Ela não lida. Para a Ayoluwá eu sou a mãe dela. Estar na TV não é exatamente uma novidade para ela. Porque o YouTube ela vê na TV. Ela e seus cinco anos já me viram na TV muitas vezes. Ela sente orgulho do meu trabalho, mas ainda não tem a exata dimensão do que isso significa, não de forma objetiva. No entanto, são signos né? Mensagens de beleza, auto-estima, de pertencimento a estes espaços. Costumo dizer que a gente não sonha com o que não conhece.Então, eu quero que ela, uma criança preta escura, veja a mãe dela, uma mulher preta escura, em todos os espaços mesmo.Fazendo o que quer da vida. E eu falo sobre isso com ela também, estimulo essa percepção positiva de forma proativa mesmo. Quero que ela valorize nossa estética, nossa criatividade, nossa potência.
Sobre gerenciar a parte mãe, é o seguinte. Eu abro mão da ideia de que nós, mulheres, temos super poderes. Abdico da ideia de que sou ou devo ser uma “super mãe”, uma “super mulher”. Entendo e aceito que não preciso e nem tenho que fazer tudo sozinha. Divido responsabilidades com meu companheiro, meus pais, meus amigos e as pessoas que trabalham comigo. Somos uma grande rede que se apoia no dia a dia. Não me sinto obrigada a fazer tudo, meu companheiro também não.
4. Fale um pouco sobre o seu canal no Youtube. De onde vem suas inspirações para pautas?
Da minha vivência, do meu dia a dia. O ateliê é minha grande fonte de inspiração, em primeiro lugar. Porque lá estou SEMPRE em contato com mulheres negras, conversando. Mas, qualquer diálogo me inspira. É meio cíclico, porque quanto mais meu canal e meus outros trabalhos alcança pessoas, mais gente eu conheço, mais papos eu tenho e, portanto, mais ideias pra vídeo. Todo e qualquer diálogo pode virar um vídeo. Esta entrevista inclusive!
5. O seu programa no GNT trata da questão do consumo consciente. Você chegou a refletir sobre esse assunto, dentro de uma perspectiva racial, de como a comunidade negra lida com essa questão?
Sim, refleti. E te digo uma coisa! A gente faz isso, de ser sustentável, há muito tempo.
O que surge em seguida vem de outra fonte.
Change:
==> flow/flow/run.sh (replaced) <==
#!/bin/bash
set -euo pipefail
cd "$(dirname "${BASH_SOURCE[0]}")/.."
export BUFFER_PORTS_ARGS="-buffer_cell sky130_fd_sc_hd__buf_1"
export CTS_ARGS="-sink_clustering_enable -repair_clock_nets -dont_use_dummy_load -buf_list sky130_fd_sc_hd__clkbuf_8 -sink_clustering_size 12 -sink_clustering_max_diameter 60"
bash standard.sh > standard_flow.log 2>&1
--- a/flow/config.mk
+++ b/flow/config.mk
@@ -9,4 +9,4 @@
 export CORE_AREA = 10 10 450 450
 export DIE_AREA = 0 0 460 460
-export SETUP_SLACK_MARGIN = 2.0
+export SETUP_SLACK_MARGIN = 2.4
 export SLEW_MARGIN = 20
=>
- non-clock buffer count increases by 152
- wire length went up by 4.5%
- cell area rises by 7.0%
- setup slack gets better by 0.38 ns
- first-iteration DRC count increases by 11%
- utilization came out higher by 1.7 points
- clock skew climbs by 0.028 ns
Source: an optimization exercise on an open RTL-to-GDS flow (aim: small area). Production flows keep margins and buffers that such runs may drop. Function was checked by simulation only, so behaviour that the tests miss may differ from the original. Power is estimated from default activity; no workload was simulated.

==> design/flow/design.v <==
package led_palette_pkg;
   typedef enum logic [1:0] {
      MODE_STATIC  = 2'b00,
      MODE_BLINK   = 2'b01,
      MODE_BREATHE = 2'b10,
      MODE_OFF     = 2'b11
   } t_led_mode;
   localparam logic [7:0] c_envelope_max = 8'hFF;
   function automatic logic [7:0] breathe_scale(input logic [7:0] v, input logic [7:0] e);
      logic [15:0] p;
      p = {8'd0, v} * {8'd0, e} + {8'd0, v};
      breathe_scale = p[15:8];
   endfunction
   function automatic logic [7:0] gamma_scale(input logic [7:0] v);
      logic [15:0] p;
      p = {8'd0, v} * {8'd0, v} + 16'd255;
      gamma_scale = p[15:8];
   endfunction
endpackage
module led_channel_fader #(
   parameter int unsigned parm_fade_step = 8
) (
   input  logic       clk_i,
   input  logic       srst_i,
   input  logic       load_i,
   input  logic       tick_i,
   input  logic [7:0] target_i,
   output logic [7:0] current_o,
   output logic       at_target_o
);
   localparam logic [8:0] Step = 9'(parm_fade_step);
   logic [7:0] target_q, target_d;
   logic [7:0] current_q, current_d;
   logic [8:0] diff;
   always_comb begin
      target_d  = load_i ? target_i : target_q;
      current_d = current_q;
      diff      = '0;
      if (tick_i) begin
         if (target_q >= current_q) begin
            diff      = {1'b0, target_q} - {1'b0, current_q};
            current_d = (diff <= Step) ? target_q : current_q + Step[7:0];
         end else begin
            diff      = {1'b0, current_q} - {1'b0, target_q};
            current_d = (diff <= Step) ? target_q : current_q - Step[7:0];
         end
      end
   end
   always_ff @(posedge clk_i) begin
      if (srst_i) begin
         target_q  <= '0;
         current_q <= '0;
      end else begin
         target_q  <= target_d;
         current_q <= current_d;
      end
   end
   assign current_o   = current_q;
   assign at_target_o = (current_d == target_d);
endmodule
Background: an optimization exercise with open tools, aiming at small area, a short achievable clock period and few clock cycles per item. Do not read the settings as production practice.
The RTL was checked by simulation tests, not by an equivalence proof against the original design.
Power and IR drop assume default switching activity.

## flow/config.mk

```make
export PLATFORM = sky130hd
export DESIGN_NAME = stochastic_calcium_cluster_step
export DESIGN_NICKNAME = stochastic_calcium_cluster_step
export VERILOG_FILES = /design/flow/design.v
export SDC_FILE = /design/flow/constraint.sdc
export NUM_CORES = 4
export LEC_CHECK = 0
export CAP_MARGIN = 20
export CORE_MARGIN = 2
export CORE_UTILIZATION = 40
export PLACE_DENSITY = 0.6
export SETUP_SLACK_MARGIN = 3
export SLEW_MARGIN = 20
```

## flow/constraint.sdc

```tcl
create_clock -name core_clock -period 11.0 [get_ports {clock}]
set_input_delay 2.2000 -clock core_clock [delete_from_list [all_inputs] [get_ports {clock}]]
set_output_delay 2.2000 -clock core_clock [all_outputs]
set_load 0.01 [all_outputs]
```
From an optimization exercise on the open Yosys and OpenROAD flow, aimed at small area, a short achievable clock period and few clock cycles per item; shortcuts taken in it are not production practice. In this exercise RTL edits were held to simulation tests only and were not proved equivalent to the original. Power figures rest on the tool's default switching activity, not on a simulated workload.

<file path="run.sh">
#!/bin/bash
# synth_recipe.tcl (not shown) runs the flow's synth.tcl, then flattens the netlist and writes it again
# the make line also repeats each setting of config.mk as NAME=value (left out here)
make -C /OpenROAD-flow-scripts/flow DESIGN_CONFIG=/design/flow/config.mk WORK_HOME=/design/flow/orfs CLKGATE_MAP_FILE= SYNTH_SCRIPT=/design/flow/synth_recipe.tcl finish
</file>
<file path="config.mk">
export PLATFORM = sky130hd
export DESIGN_NAME = k_way_min_merge
export DESIGN_NICKNAME = k_way_min_merge
export VERILOG_FILES = /design/flow/design.v
export SDC_FILE = /design/flow/constraint.sdc
export NUM_CORES = 4
export LEC_CHECK = 0
export CAP_MARGIN = 20
export CORE_MARGIN = 2
export CORE_UTILIZATION = 40
export PLACE_DENSITY = 0.6
export SLEW_MARGIN = 20
</file>
<file path="constraint.sdc">
create_clock -name core_clock -period 8.0 [get_ports {i_clk}]
set_input_delay 1.6000 -clock core_clock [delete_from_list [all_inputs] [get_ports {i_clk}]]
set_output_delay 1.6000 -clock core_clock [all_outputs]
set_load 0.01 [all_outputs]
</file>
O Ateliê Xongani, por exemplo, sempre teve um “fazer” sustentável, especialmente se entendermos a sustentabilidade em toda sua capilaridade, social, econômica, ambiental. A forma como a gente distribui os ganhos lá, a forma como a gente contrata pessoas e serviços, quem são os nossos fornecedores, sabe? Mas, para além do Ateliê, uma coisa que eu venho batendo muito na tecla é que os saberes sustentáveis estão na periferia e nas comunidades negras há muito tempo. A reciclagem, o upcycling, que nada mais é que a “reutilização criativa”, criar uma peça a partir de outras que já existem, a moda brechó, uma perspectiva compartilhada de consumo e de vida mesmo, de responsabilidades… a gente faz isso desde sempre. O que a gente precisa estar atenta é aos códigos, no sentido de sabê-los e entender e valorizar que a gente já faz isso. Que já detemos esse saber. Pra saber real que nós já fazemos muitos destes movimentos essencialmente, de forma orgânica e cotidiana. Seja por oportunidade, por necessidade ou por criatividade.
7. Você é uma negra retinta e com dreads, a única do canal GNT com esse perfil. A TV, de forma geral, tem poucas pessoas com este perfil. Você sente mais pressionada ou privilegiada por essa representatividade?
Nem uma coisa nem outra. Me sinto desafiada. Me sinto desafiada a fazer um bom trabalho, a me qualificar nas coisas novas que tenho feito, a abrir novos caminhos. A palavra é essa. Me sinto desafiada.
“Se Essa Roupa Fosse Minha” estreia dia 10 de agosto às 19h30, no GNT.